Is the hope to drive this down the inference time to subsecond or thereabouts (or like instantaneous as with the edgetpu?)? In the context of a conversational agent, there are all kinds of UX hacks that can compensate for the few seconds of waiting, but I gather you were hoping to be able to provide nearer realtime user feedback (which is of course more important in a number of other contexts).

lissyx · September 4, 2019, 7:02am

That’s going to be a waste of your time because we won’t take it

This is not what I’m seeing, can you document more your context ?

It’s possible there have been updates to RPI4 firmware / bootloader to improve perfs ?

The hope is to get transcription process faster than the audio comes in.

Yes, but shipping that involves a non-trivial amount of work, and we have a lot of other things to take care about at the moment. So, we need a good incentive to enable it.

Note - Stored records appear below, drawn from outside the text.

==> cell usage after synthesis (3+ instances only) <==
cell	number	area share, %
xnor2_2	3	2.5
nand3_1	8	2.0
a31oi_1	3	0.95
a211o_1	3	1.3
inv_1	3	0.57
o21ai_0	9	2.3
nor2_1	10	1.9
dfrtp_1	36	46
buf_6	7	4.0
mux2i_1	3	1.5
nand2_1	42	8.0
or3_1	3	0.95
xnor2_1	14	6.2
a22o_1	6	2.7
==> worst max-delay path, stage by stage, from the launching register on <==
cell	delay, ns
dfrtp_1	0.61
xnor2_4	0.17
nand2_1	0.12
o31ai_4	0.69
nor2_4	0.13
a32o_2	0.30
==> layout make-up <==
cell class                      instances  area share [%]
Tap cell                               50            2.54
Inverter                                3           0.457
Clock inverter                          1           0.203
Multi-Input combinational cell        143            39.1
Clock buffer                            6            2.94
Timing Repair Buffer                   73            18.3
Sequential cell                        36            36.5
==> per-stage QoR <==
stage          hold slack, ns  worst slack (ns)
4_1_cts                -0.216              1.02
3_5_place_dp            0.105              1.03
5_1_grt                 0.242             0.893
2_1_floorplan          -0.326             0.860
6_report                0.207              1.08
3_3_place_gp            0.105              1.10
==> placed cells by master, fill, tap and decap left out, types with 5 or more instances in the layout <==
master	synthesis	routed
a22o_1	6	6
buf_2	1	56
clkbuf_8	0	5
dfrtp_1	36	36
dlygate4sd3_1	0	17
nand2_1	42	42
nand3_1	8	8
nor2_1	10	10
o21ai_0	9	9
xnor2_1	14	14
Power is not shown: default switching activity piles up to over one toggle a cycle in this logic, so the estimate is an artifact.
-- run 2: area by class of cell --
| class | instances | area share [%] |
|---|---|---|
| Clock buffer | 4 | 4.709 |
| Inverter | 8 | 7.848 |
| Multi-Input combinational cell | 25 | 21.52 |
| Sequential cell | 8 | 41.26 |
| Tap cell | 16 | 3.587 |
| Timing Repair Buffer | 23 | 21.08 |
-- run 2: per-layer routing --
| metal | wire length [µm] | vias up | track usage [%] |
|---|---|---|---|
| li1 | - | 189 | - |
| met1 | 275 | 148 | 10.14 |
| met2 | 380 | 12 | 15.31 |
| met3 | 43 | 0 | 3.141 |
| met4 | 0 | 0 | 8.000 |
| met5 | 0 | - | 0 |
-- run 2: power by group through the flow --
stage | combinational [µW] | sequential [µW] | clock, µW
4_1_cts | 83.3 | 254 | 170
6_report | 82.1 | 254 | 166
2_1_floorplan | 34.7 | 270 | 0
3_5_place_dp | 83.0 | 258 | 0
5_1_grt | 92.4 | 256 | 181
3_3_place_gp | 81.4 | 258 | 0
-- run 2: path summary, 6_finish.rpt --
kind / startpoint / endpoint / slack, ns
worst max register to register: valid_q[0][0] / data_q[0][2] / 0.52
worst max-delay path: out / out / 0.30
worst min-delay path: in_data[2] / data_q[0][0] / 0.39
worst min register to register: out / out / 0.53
===== config.mk =====
export PLATFORM = sky130hd
export DESIGN_NAME = rename_ctrl_flat
export DESIGN_NICKNAME = d
export VERILOG_FILES = /design/src/rtl/rename_ctrl_if.sv /design/src/rtl/rename_ctrl.sv /design/src/flat_wrapper.sv
export SDC_FILE = /design/constraint.sdc
export NUM_CORES = 1
export LEC_CHECK = 0
export BUFFER_PORTS_ARGS = -buffer_cell sky130_fd_sc_hd__buf_2
export CAP_MARGIN = 20
export CORE_MARGIN = 1.5
export CORE_UTILIZATION = 52
export DETAILED_ROUTE_END_ITERATION = 7
export PLACE_DENSITY = 0.79
export SYNTH_ARGS = -nofsm -noshare
export SYNTH_HDL_FRONTEND = slang
export SYNTH_SLANG_ARGS = --single-unit

===== constraint.sdc =====
create_clock -name clk -period 8 [get_ports clk]
set_input_delay 1.2 -clock clk [delete_from_list [all_inputs] [get_ports clk]]
set_output_delay 1.2 -clock clk [all_outputs]
set_load 0.005 [all_outputs]

===== src/rtl/rename_ctrl_if.sv =====
// Dispatch, RAT, ROB and flush signals between decode/ROB and the rename controller.
interface rename_ctrl_if #(
  parameter int ROBSIZE = 8
);
  logic               i_valid;
  logic               o_ready;
  logic               i_rd_we;
  logic [4:0]         i_rd;
  logic               o_rat_we;
  logic [4:0]         o_rat_rd;
  logic [ROBSIZE-1:0] o_rat_rob_addr;
  logic               o_rat_rob_or_rf;
  logic               o_rob_alloc_en;
  logic [ROBSIZE-1:0] o_rob_alloc_addr;
  logic               i_commit_en;
  logic [ROBSIZE-1:0] i_commit_rob_addr;
  logic               i_flush;
  logic               o_rat_flush;
  logic [ROBSIZE:0]   o_count;
  logic               o_err;

  // Decode/ROB side: drives requests, commits and flushes.
  modport master (
    output i_valid, i_rd_we, i_rd, i_commit_en, i_commit_rob_addr, i_flush,
    input  o_ready, o_rat_we, o_rat_rd, o_rat_rob_addr, o_rat_rob_or_rf,
           o_rob_alloc_en, o_rob_alloc_addr, o_rat_flush, o_count, o_err
  );

  // Rename controller side.
  modport slave (
    input  i_valid, i_rd_we, i_rd, i_commit_en, i_commit_rob_addr, i_flush,
    output o_ready, o_rat_we, o_rat_rd, o_rat_rob_addr, o_rat_rob_or_rf,
           o_rob_alloc_en, o_rob_alloc_addr, o_rat_flush, o_count, o_err
  );
endinterface


===== src/rtl/rename_ctrl.sv =====
// Rename controller: allocates ROB tags at dispatch, writes the RAT,
// tracks ROB occupancy and commit order, and sequences pipeline flushes.
module rename_ctrl #(
  parameter int ROBSIZE     = 8,
  parameter int ROB_DEPTH   = 8,
  parameter int HOLD_CYCLES = 2
) (
  input logic          clk,
  input logic          rst,
  rename_ctrl_if.slave bus
);

  typedef enum logic [1:0] {RUN, FLUSH, HOLD} state_t;

  localparam logic [ROBSIZE:0]   FULL      = (ROBSIZE+1)'(ROB_DEPTH);
  localparam logic [ROBSIZE:0]   CNT_ONE   = (ROBSIZE+1)'(1);
  localparam logic [ROBSIZE-1:0] PTR_LAST  = ROBSIZE'(ROB_DEPTH - 1);
  localparam logic [ROBSIZE-1:0] PTR_ONE   = ROBSIZE'(1);
  localparam logic [3:0]         HOLD_INIT = 4'(HOLD_CYCLES);

  state_t             state;
  logic [ROBSIZE-1:0] head;
  logic [ROBSIZE-1:0] tail;
  logic [ROBSIZE:0]   count;
  logic               err;
  logic               rat_flush;
  logic [3:0]         hold_cnt;

  logic ready;
  logic accept;
  logic commit;
  logic rat_we;

  function automatic logic [ROBSIZE-1:0] ptr_next(input logic [ROBSIZE-1:0] p);
    return (p == PTR_LAST) ? '0 : p + PTR_ONE;
  endfunction

  // Handshake and commit qualification; a same-cycle commit never frees a slot for dispatch.
  always_comb begin
    ready  = (state == RUN) & ~bus.i_flush & (count != FULL);
    accept = bus.i_valid & ready;
    commit = bus.i_commit_en & (state == RUN) & ~bus.i_flush & (count != '0);
    rat_we = accept & bus.i_rd_we & (bus.i_rd != 5'd0);
  end

  assign bus.o_ready          = ready;
  assign bus.o_rob_alloc_en   = accept;
  assign bus.o_rob_alloc_addr = tail;
  assign bus.o_rat_we         = rat_we;
  assign bus.o_rat_rd         = rat_we ? bus.i_rd : 5'd0;
  assign bus.o_rat_rob_addr   = rat_we ? tail : '0;
  assign bus.o_rat_rob_or_rf  = rat_we;
  assign bus.o_rat_flush      = rat_flush;
  assign bus.o_count          = count;
  assign bus.o_err            = err;

  // Control FSM plus ROB pointers; the ROB is cleared on the edge that enters FLUSH,
  // so the flush pulse and the zeroed occupancy appear in the same cycle.
  always_ff @(posedge clk) begin
    if (rst) begin
      state     <= RUN;
      head      <= '0;
      tail      <= '0;
      count     <= '0;
      err       <= 1'b0;
      rat_flush <= 1'b0;
      hold_cnt  <= '0;
    end else if (bus.i_flush) begin
      state     <= FLUSH;
      head      <= '0;
      tail      <= '0;
      count     <= '0;
      rat_flush <= 1'b1;
      hold_cnt  <= '0;
    end else begin
      unique case (state)
        RUN: begin
          if (accept) tail <= ptr_next(tail);
          if (commit) begin
            head <= ptr_next(head);
            if (bus.i_commit_rob_addr != head) err <= 1'b1;
          end
          case ({accept, commit})
            2'b10:   count <= count + CNT_ONE;
            2'b01:   count <= count - CNT_ONE;
            default: count <= count;
          endcase
        end
        FLUSH: begin
          state     <= HOLD;
          rat_flush <= 1'b0;
          hold_cnt  <= HOLD_INIT;
        end
        HOLD: begin
          if (hold_cnt <= 4'd1) begin
            state    <= RUN;
            hold_cnt <= '0;
          end else begin
            hold_cnt <= hold_cnt - 4'd1;
          end
        end
        default: state <= RUN;
      endcase
    end
  end

endmodule


===== src/flat_wrapper.sv =====
// flat-port wrapper written by rule: the top's interface ports become plain ports
module rename_ctrl_flat 
#(
  parameter int ROBSIZE     = 8,
  parameter int ROB_DEPTH   = 8,
  parameter int HOLD_CYCLES = 2
)
  (clk, rst, bus_i_valid, bus_i_rd_we, bus_i_rd, bus_i_commit_en, bus_i_commit_rob_addr, bus_i_flush, bus_o_ready, bus_o_rat_we, bus_o_rat_rd, bus_o_rat_rob_addr, bus_o_rat_rob_or_rf, bus_o_rob_alloc_en, bus_o_rob_alloc_addr, bus_o_rat_flush, bus_o_count, bus_o_err);
  rename_ctrl_if #(.ROBSIZE(ROBSIZE)) bus_i ();
  input logic clk;
  input logic rst;
  input wire logic [$bits(bus_i.i_valid)-1:0] bus_i_valid;
  input wire logic [$bits(bus_i.i_rd_we)-1:0] bus_i_rd_we;
  input wire logic [$bits(bus_i.i_rd)-1:0] bus_i_rd;
  input wire logic [$bits(bus_i.i_commit_en)-1:0] bus_i_commit_en;
  input wire logic [$bits(bus_i.i_commit_rob_addr)-1:0] bus_i_commit_rob_addr;
  input wire logic [$bits(bus_i.i_flush)-1:0] bus_i_flush;
  output wire logic [$bits(bus_i.o_ready)-1:0] bus_o_ready;
  output wire logic [$bits(bus_i.o_rat_we)-1:0] bus_o_rat_we;
  output wire logic [$bits(bus_i.o_rat_rd)-1:0] bus_o_rat_rd;
  output wire logic [$bits(bus_i.o_rat_rob_addr)-1:0] bus_o_rat_rob_addr;
  output wire logic [$bits(bus_i.o_rat_rob_or_rf)-1:0] bus_o_rat_rob_or_rf;
  output wire logic [$bits(bus_i.o_rob_alloc_en)-1:0] bus_o_rob_alloc_en;
  output wire logic [$bits(bus_i.o_rob_alloc_addr)-1:0] bus_o_rob_alloc_addr;
  output wire logic [$bits(bus_i.o_rat_flush)-1:0] bus_o_rat_flush;
  output wire logic [$bits(bus_i.o_count)-1:0] bus_o_count;
  output wire logic [$bits(bus_i.o_err)-1:0] bus_o_err;
  assign bus_i.i_valid = bus_i_valid;
  assign bus_i.i_rd_we = bus_i_rd_we;
  assign bus_i.i_rd = bus_i_rd;
  assign bus_i.i_commit_en = bus_i_commit_en;
  assign bus_i.i_commit_rob_addr = bus_i_commit_rob_addr;
  assign bus_i.i_flush = bus_i_flush;
  assign bus_o_ready = bus_i.o_ready;
  assign bus_o_rat_we = bus_i.o_rat_we;
  assign bus_o_rat_rd = bus_i.o_rat_rd;
  assign bus_o_rat_rob_addr = bus_i.o_rat_rob_addr;
  assign bus_o_rat_rob_or_rf = bus_i.o_rat_rob_or_rf;
  assign bus_o_rob_alloc_en = bus_i.o_rob_alloc_en;
  assign bus_o_rob_alloc_addr = bus_i.o_rob_alloc_addr;
  assign bus_o_rat_flush = bus_i.o_rat_flush;
  assign bus_o_count = bus_i.o_count;
  assign bus_o_err = bus_i.o_err;
  rename_ctrl #(.ROBSIZE(ROBSIZE), .ROB_DEPTH(ROB_DEPTH), .HOLD_CYCLES(HOLD_CYCLES)) u_core (.clk(clk), .rst(rst), .bus(bus_i));
endmodule

Word level (Yosys, flattened, before mapping)
Cells that the tools add are included.
- muxes and demuxes: 12
- bitwise operators: 10
- add/subtract/negate cells: 5
- order comparisons: 1
- eq/ne operators: 11
- reductions and logical operators: 13
- operators with widths (operator ; count):
    8-bit 2-to-1 mux ; 3
    9-bit one-hot mux with 2 select lines ; 1
    8-bit by 1-bit adder with 8-bit output, second input constant ; 2
    8-bit by 3-bit == test with 1-bit output, second input constant ; 2
    2-bit AND reduction ; 5
    9-bit by 1-bit adder with 9-bit output, second input constant ; 1
    9-bit by 4-bit inequality test with 1-bit output, second input constant ; 1
    9-bit nonzero test ; 1
    9-bit by 1-bit subtractor with 9-bit output, second input constant ; 1
    1-bit AND ; 8
    8-bit inequality test ; 1
    4-bit one-hot mux with 2 select lines ; 1
    2-bit one-hot mux with 3 select lines ; 1
    2-bit nonzero test ; 3
    5-bit 2-to-1 mux ; 1
    5-bit nonzero test ; 1
    2-bit by 1-bit == test with 1-bit output, second input constant ; 2
    2-bit == test, second input constant ; 2
    4-bit by 1-bit less-or-equal comparator with 1-bit output, second input constant ; 1
    4-bit 2-to-1 mux ; 1
    4-bit AND reduction ; 1
    4-bit by 1-bit subtractor with 4-bit output, second input constant ; 1
    1-bit 2-to-1 mux ; 3
    3-bit by 2-bit inequality test with 1-bit output, second input constant ; 1
    6 further kinds ; 7
- word-level logic and storage cells: 60
- input bits: 19
- register bits after elaboration: 33
- output and inout bits: 36

Logic depth before layout (Yosys ltp)
Gate-level depths: netlist (run 1).
- depth in word-level cells: 7
- depth in mapped cells: 13

Worst setup path before layout (run 1)
No wires, ideal clock.
- path type: input to register
- start: input port bus_i_flush
- end: register u_core.count[8], in the netlist u_core.bus.o_count[8]
- stages on the path: 11
- data required time: 7870 ps
- path slack: 4568 ps
- arrival: 3303 ps
- library setup time: 130 ps
- buffers on the path: 0
- cells stage by stage: nand3b_4 -> a31oi_4 -> ha_1 -> inv_1 -> fa_1 -> nor2b_1 -> o2111ai_1 -> and3_1 -> o211a_1 -> o21ai_0 -> o31ai_1
- cells in the longest elaborated chain, start to end: 7
- elaborated cells between the ends (all ways): 12
- ends and longest elaborated chain (what ; line ; RTL):
    from (decl) ; flat_wrapper.sv:17 ; input wire logic [$bits(bus_i.i_flush)-1:0] bus_i_flush;
    1-bit NOT ; rename_ctrl.sv:40, rename_ctrl.sv:42 ;
    1-bit AND (2 in series) ; rename_ctrl.sv:40 ; ready = (state == RUN) & ~bus.i_flush & (count != FULL);
    1-bit AND ; rename_ctrl.sv:41 ; accept = bus.i_valid & ready;
    2-bit == test / 2-bit by 1-bit == test with 1-bit output (equally long branches) ; rename_ctrl.sv:83 ; case ({accept, commit})
    2-bit nonzero test (no source line) ; n/a ;
    2-bit AND reduction (no source line) ; n/a ;
    to (signal assigned) ; rename_ctrl.sv:84 ; 2'b10: count <= count + CNT_ONE;
    to (signal assigned) ; rename_ctrl.sv:85 ; 2'b01: count <= count - CNT_ONE;
    to (signal assigned) ; rename_ctrl.sv:86 ; default: count <= count;
    to (decl) ; rename_ctrl.sv:24 ; logic [ROBSIZE:0] count;
Several ways; a longest one is shown, not always the timed one.
A chain may end at the register's enable or synchronous reset.

Final worst setup path (run 1)
- start: input port bus_i_flush
- end: output port bus_o_rat_rob_addr[0]
- cells in the longest elaborated chain, start to end: 7
- ends and longest elaborated chain (what ; line ; RTL):
    1-bit NOT ; rename_ctrl.sv:40 ;
    1-bit AND (2 in series) ; rename_ctrl.sv:40 ;
    1-bit AND ; rename_ctrl.sv:41 ;
    1-bit AND (2 in series) ; rename_ctrl.sv:43 ; rat_we = accept & bus.i_rd_we & (bus.i_rd != 5'd0);
    8-bit 2-to-1 mux ; rename_ctrl.sv:51 ; assign bus.o_rat_rob_addr = rat_we ? tail : '0;
    to (decl) ; flat_wrapper.sv:21 ; output wire logic [$bits(bus_i.o_rat_rob_addr)-1:0] bus_o_rat_rob_addr;
Every way passes these cells.

==> impl_summary.log, run 1 <==
INFO  metric result_of_the_run = finished clean
INFO  metric maximum_number_of_pins_on_one_net_before_global_route_repair = 21
INFO  metric timing_hold_violations_final = 0
INFO  metric post_synth_inst_count = around 250
INFO  metric grt_setup_unrepaired = false
INFO  metric cts.sinks = 33
INFO  metric routed_wire_length_per_instance = around 12 microns
INFO  metric drt-initial-drc-count = between 100 and 150
INFO  metric ir_worst_vdd = about 120 uV
INFO  metric r2r_end = u_core.bus.o_count[8]
INFO  metric initial_core_util = a little under three fifths
INFO  metric setup.worst_path.start = bus_i_flush
INFO  metric grt_first_pass_wirelength = approximately 7.0 mm
INFO  metric ys_types = 45
INFO  metric dp_hpwl = 3.20 mm
INFO  metric timing.critical_path.buf_inv = 3
INFO  metric critical_path_depth = 8
INFO  metric cts_max_path_buffers = 2
INFO  metric vias = 1859
INFO  metric critical_path.max_fanout = 14
INFO  metric number_of_enable_flip_flop_cells_after_synthesis = 0
INFO  metric dominantRegCellSynth = dfxtp_1
INFO  metric drc_errors = 0
INFO  metric regToRegStartpoint = u_core.state[0]
INFO  metric dieArea = 4380 sq um
INFO  metric maxCapViolCount = 0
INFO  metric finalClockSkew = between 6 and 7 ps
INFO  metric cp_cell_sequence = buf_2 > and2b_1 > nand3_2 > inv_2 > nand2_1 > a21oi_1 > and2_1 > buf_2
INFO  metric dieWidth = between 60 and 70 microns
INFO  metric grt_remaining_overflow = 0
INFO  metric hold_path_class = flip-flop to flip-flop
INFO  metric timing.critical_path.to_type = output port
INFO  metric finalNetCount = approximately 340
INFO  metric drt.antenna.violating_nets = 0
INFO  metric final_min_period_over_clock_period = between 40 and 50%
INFO  metric critical_path_arrival = approximately 2600 ps
INFO  metric post-route-cell-area = ~2500 sq um
INFO  metric number_of_cts_inserted_buffers = 5
INFO  metric number_of_vias_per_cell_after_detailed_routing = approximately 5.3
INFO  metric routabilityCongestion = 0.831
INFO  metric ys.warnings.count = 0
INFO  metric layout-drive-gt1-share = between 20 and 25%
INFO  metric tmin_final = about 3800 ps
INFO  metric worst_path_largest_cell_delay = approximately 390 ps
INFO  metric crit_slowest_cell = a21oi_1
INFO  metric synth_seq_area_share = about a third
INFO  metric post_synth.cell_area_avg = 8.44 sq um
INFO  metric fin_tns_setup = 0 ps
INFO  metric synthToLayoutAreaGrowth = 19.3%
INFO  metric grt_antenna_before_repair = 0
INFO  metric placed_cell_area = 2370 sq um
INFO  metric synthesis.area = 2080 sq um
INFO  metric crit_path_start_kind = primary input
INFO  metric power.leakage = between 0.001 and 0.0015 uW
INFO  metric via_count_of_the_first_global_routing_pass = 1623
INFO  metric post_cts_buffers = 0
INFO  metric worstSetupEndpoint = bus_o_rat_rob_addr[0]
INFO  metric placement_rows = 22
INFO  metric worst_setup_hold_path_clk_slew = 70 ps
INFO  metric fillCellCount = around 330
INFO  metric overall_die_height = 66.2 microns
INFO  metric crit_required = just under 7000 ps
INFO  metric cp_top_family = simple AND/OR/NAND/NOR gates
INFO  metric asyncSetResetFlopFracSynth = 0%
INFO  metric cts_resized = 0
INFO  metric report.final.setup_viol = 0
INFO  metric syn_nets = roughly 280
INFO  metric num_io_pins = 55
INFO  metric slew_worst_pin = roughly 630 ps
INFO  metric io_buffers = 54
INFO  metric timing.final.max_slew_violations = 0
INFO  metric htree_levels = 2
INFO  metric global_route.usage.total = roughly a fifth
INFO  metric worst-r2r-cell-count = 13
INFO  metric power_per_cell_area = 143 nW/um^2
INFO  metric timing.reg2reg.setup_slack = a little under 5000 ps
INFO  metric timing_worst_setup_path_type = primary input to output port
INFO  metric clock_latency = 290 ps
INFO  metric insertedDiodeCount = 0
INFO  metric slew_headroom = ~58%
INFO  metric first_pass_detailed_route_iteration_total = 4
INFO  metric core-area = 3740 sq um
INFO  metric post_cts_hold_buffer_count = 0
INFO  metric yosys_register_bits = 33
INFO  metric crit_path_frequent_cell = buf_2
INFO  metric clock_tree_root_driver_cell = clkbuf_8
INFO  metric clock_tree_from_tritoncts = yes
INFO  metric maxClockFrequency = around 260 MHz
INFO  metric totalWireLength = between 4 and 5 mm
power by group:
group / leakage, uW / total [uW] / internal (uW) / switching, uW
logic: 0.000853 / 35.1 / 15.6 / 19.5
clock network: 0.0000540 / 151 / 90.4 / 60.2
registers: 0.000267 / 169 / 167 / 2.27
total: 0.00117 / 355 / 273 / 81.9
synth_stat cells, types with 2 or more instances:
cell | count | area share (%)
xnor2_1 | 8 | 3.4
nor2b_1 | 2 | 0.60
dfxtp_1 | 33 | 32
and2_1 | 9 | 2.7
nand4_1 | 3 | 0.90
mux2i_1 | 2 | 0.96
or2_2 | 2 | 0.60
nand2b_1 | 3 | 0.90
nand3_1 | 7 | 1.7
a21oi_1 | 15 | 3.6
nor4_1 | 3 | 0.90
nor3_1 | 6 | 1.4
a211oi_1 | 2 | 0.72
nor2_1 | 28 | 5.1
nor4_4 | 3 | 3.1
clkbuf_1 | 4 | 0.72
o21ai_0 | 14 | 3.4
xor2_1 | 17 | 7.2
or3_1 | 5 | 1.5
nand2_1 | 24 | 4.3
nand3_2 | 2 | 0.96
and3_1 | 8 | 2.4
inv_1 | 10 | 1.8
ha_1 | 15 | 9.0
cells by family after synthesis:
| family | count (synthesis) | share of synthesized area (%) |
|---|---|---|
| AO/OA/AOI/OAI | 41 | 12.3 |
| XOR/XNOR | 25 | 10.5 |
| flip-flops | 33 | 31.8 |
| multiplexers | 3 | 1.69 |
| buffers and inverters | 17 | 3.61 |
| AND/OR/NAND/NOR | 111 | 30.1 |
| adder cells (fa/ha/maj) | 16 | 10.0 |
stage by stage:
step	setup WS, ps	util, %	cells	total power, uW	hold WS [ps]
2_1_floorplan	4570	-	246	196	460
3_3_place_gp	4170	63.4	342	207	463
3_5_place_dp	4140	63.4	342	208	460
4_1_cts	4140	66.2	349	360	478
5_1_grt	3900	66.2	349	372	497
6_report	4160	66.2	349	355	469
area by class of cell:
| class | count | area, sq um | share of cell area (%) |
|---|---|---|---|
| timing repair buffer | 54 | 270 | 10.9 |
| inverter | 11 | 41.3 | 1.67 |
| clock inverter | 2 | 35.0 | 1.41 |
| sequential | 33 | 661 | 26.7 |
| tap | 48 | 60.1 | 2.42 |
| multi-input combinational | 196 | 1340 | 54.1 |
| clock buffer | 5 | 68.8 | 2.78 |
worst reg2reg max path, stage by stage (launching register included):
cell       delay (ps)
dfxtp_1           320
inv_1              80
ha_1              270
nand3b_4          100
a31oi_4           270
ha_1              440
inv_1             100
fa_1              400
nor2b_1           200
o2111ai_1         150
and3_1            180
o211a_1           210
o21ai_0           140
o31ai_1            80
flip-flops by register name, indices dropped and copies added, names as in the netlist:
register	count
u_core.hold_cnt	4
u_core.bus.o_rat_flush	1
u_core.state	2
u_core.bus.o_err	1
u_core.head	8
u_core.bus.o_rob_alloc_addr	8
u_core.bus.o_count	9
cell usage in the layout, fill, tap and decap left out, types with 2 or more instances in the layout:
master / instances
xor2_1: 17
nor4_4: 3
or2_2: 2
nor2_1: 28
nand2_1: 24
xnor2_1: 8
nand2b_1: 3
clkbuf_8: 5
mux2i_1: 2
nand3_2: 2
and2_1: 9
nand4_1: 3
or3_1: 5
nor2b_1: 2
buf_2: 54
dfxtp_1: 33
nand3_1: 7
a21oi_1: 15
nor3_1: 6
nor4_1: 3
o21ai_0: 14
ha_1: 15
inv_1: 10
and3_1: 8
a211oi_1: 2
how the worst min path moves through the flow:
stage	end	cells after the start	from	slack, ps
final	u_core.bus.o_err	2	u_core.bus.o_err	470
after global routing	u_core.bus.o_err	2	u_core.bus.o_err	500
after CTS	u_core.bus.o_err	2	u_core.bus.o_err	480
after detailed placement	u_core.bus.o_err	2	u_core.bus.o_err	460
after global placement	u_core.bus.o_err	2	u_core.bus.o_err	460
after floorplan	u_core.bus.o_err	2	u_core.bus.o_err	460
metal layers:
metal / share of wire, % / up-vias / track usage (%)
li1: - / 962 / -
met1: 47 / 846 / 25.8
met2: 46 / 45 / 34.4
met3: 5.3 / 6 / 4.94
met4: 1.6 / 0 / 7.91
met5: 0 / - / 0
(Power assumes the default switching activity.)
==> inputs of run 2 (changes only) <==
--- a/config.mk
+++ b/config.mk
@@ -5,12 +5,13 @@
 export SDC_FILE = /design/constraint.sdc
 export NUM_CORES = 1
 export LEC_CHECK = 0
+export ABC_AREA = 1
 export BUFFER_PORTS_ARGS = -buffer_cell sky130_fd_sc_hd__buf_2
 export CAP_MARGIN = 20
 export CORE_MARGIN = 1.5
-export CORE_UTILIZATION = 52
+export CORE_UTILIZATION = 50
 export DETAILED_ROUTE_END_ITERATION = 7
-export PLACE_DENSITY = 0.79
+export PLACE_DENSITY = 0.77
 export SYNTH_ARGS = -nofsm -noshare
 export SYNTH_HDL_FRONTEND = slang
 export SYNTH_SLANG_ARGS = --single-unit
==> constraint.sdc (replaced) <==
create_clock -name clk -period 3.32 [get_ports clk]
set_input_delay 0.498 -clock clk [delete_from_list [all_inputs] [get_ports clk]]
set_output_delay 0.498 -clock clk [all_outputs]
set_load 0.005 [all_outputs]
==> run 2 against run 1 <==
- routed wire length rose by 29%
- sequential power increased by 150%
- combinational power rose to 4.8 times the previous value
- clock power rose to 2.6 times the previous value
- global-route usage rose by 0.25 points
- design area increased by 18%
- non-clock buffer count up 2
- sequential share of layout area shrank 4.1 points
- worst hold slack got worse by 64 ps
- die area rose by 25%
- critical path depth is the same
- worst setup slack worse by 3500 ps
- largest power group unchanged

The other alternative is moving all platforms (except CUDA) to TFLite runtime. But again, that’s non-trivial.

You can help by doing what you did: experimenting, giving feedback and documenting it.

lissyx · September 4, 2019, 7:07am

@dr0ptp4kt The other alternative is swapping TensorFlow runtime with TFLite runtime on ARMv7 and Aarch64 platforms. That involves less work, but it requires a few patches (yours is okay but it’s not the best way to handle it).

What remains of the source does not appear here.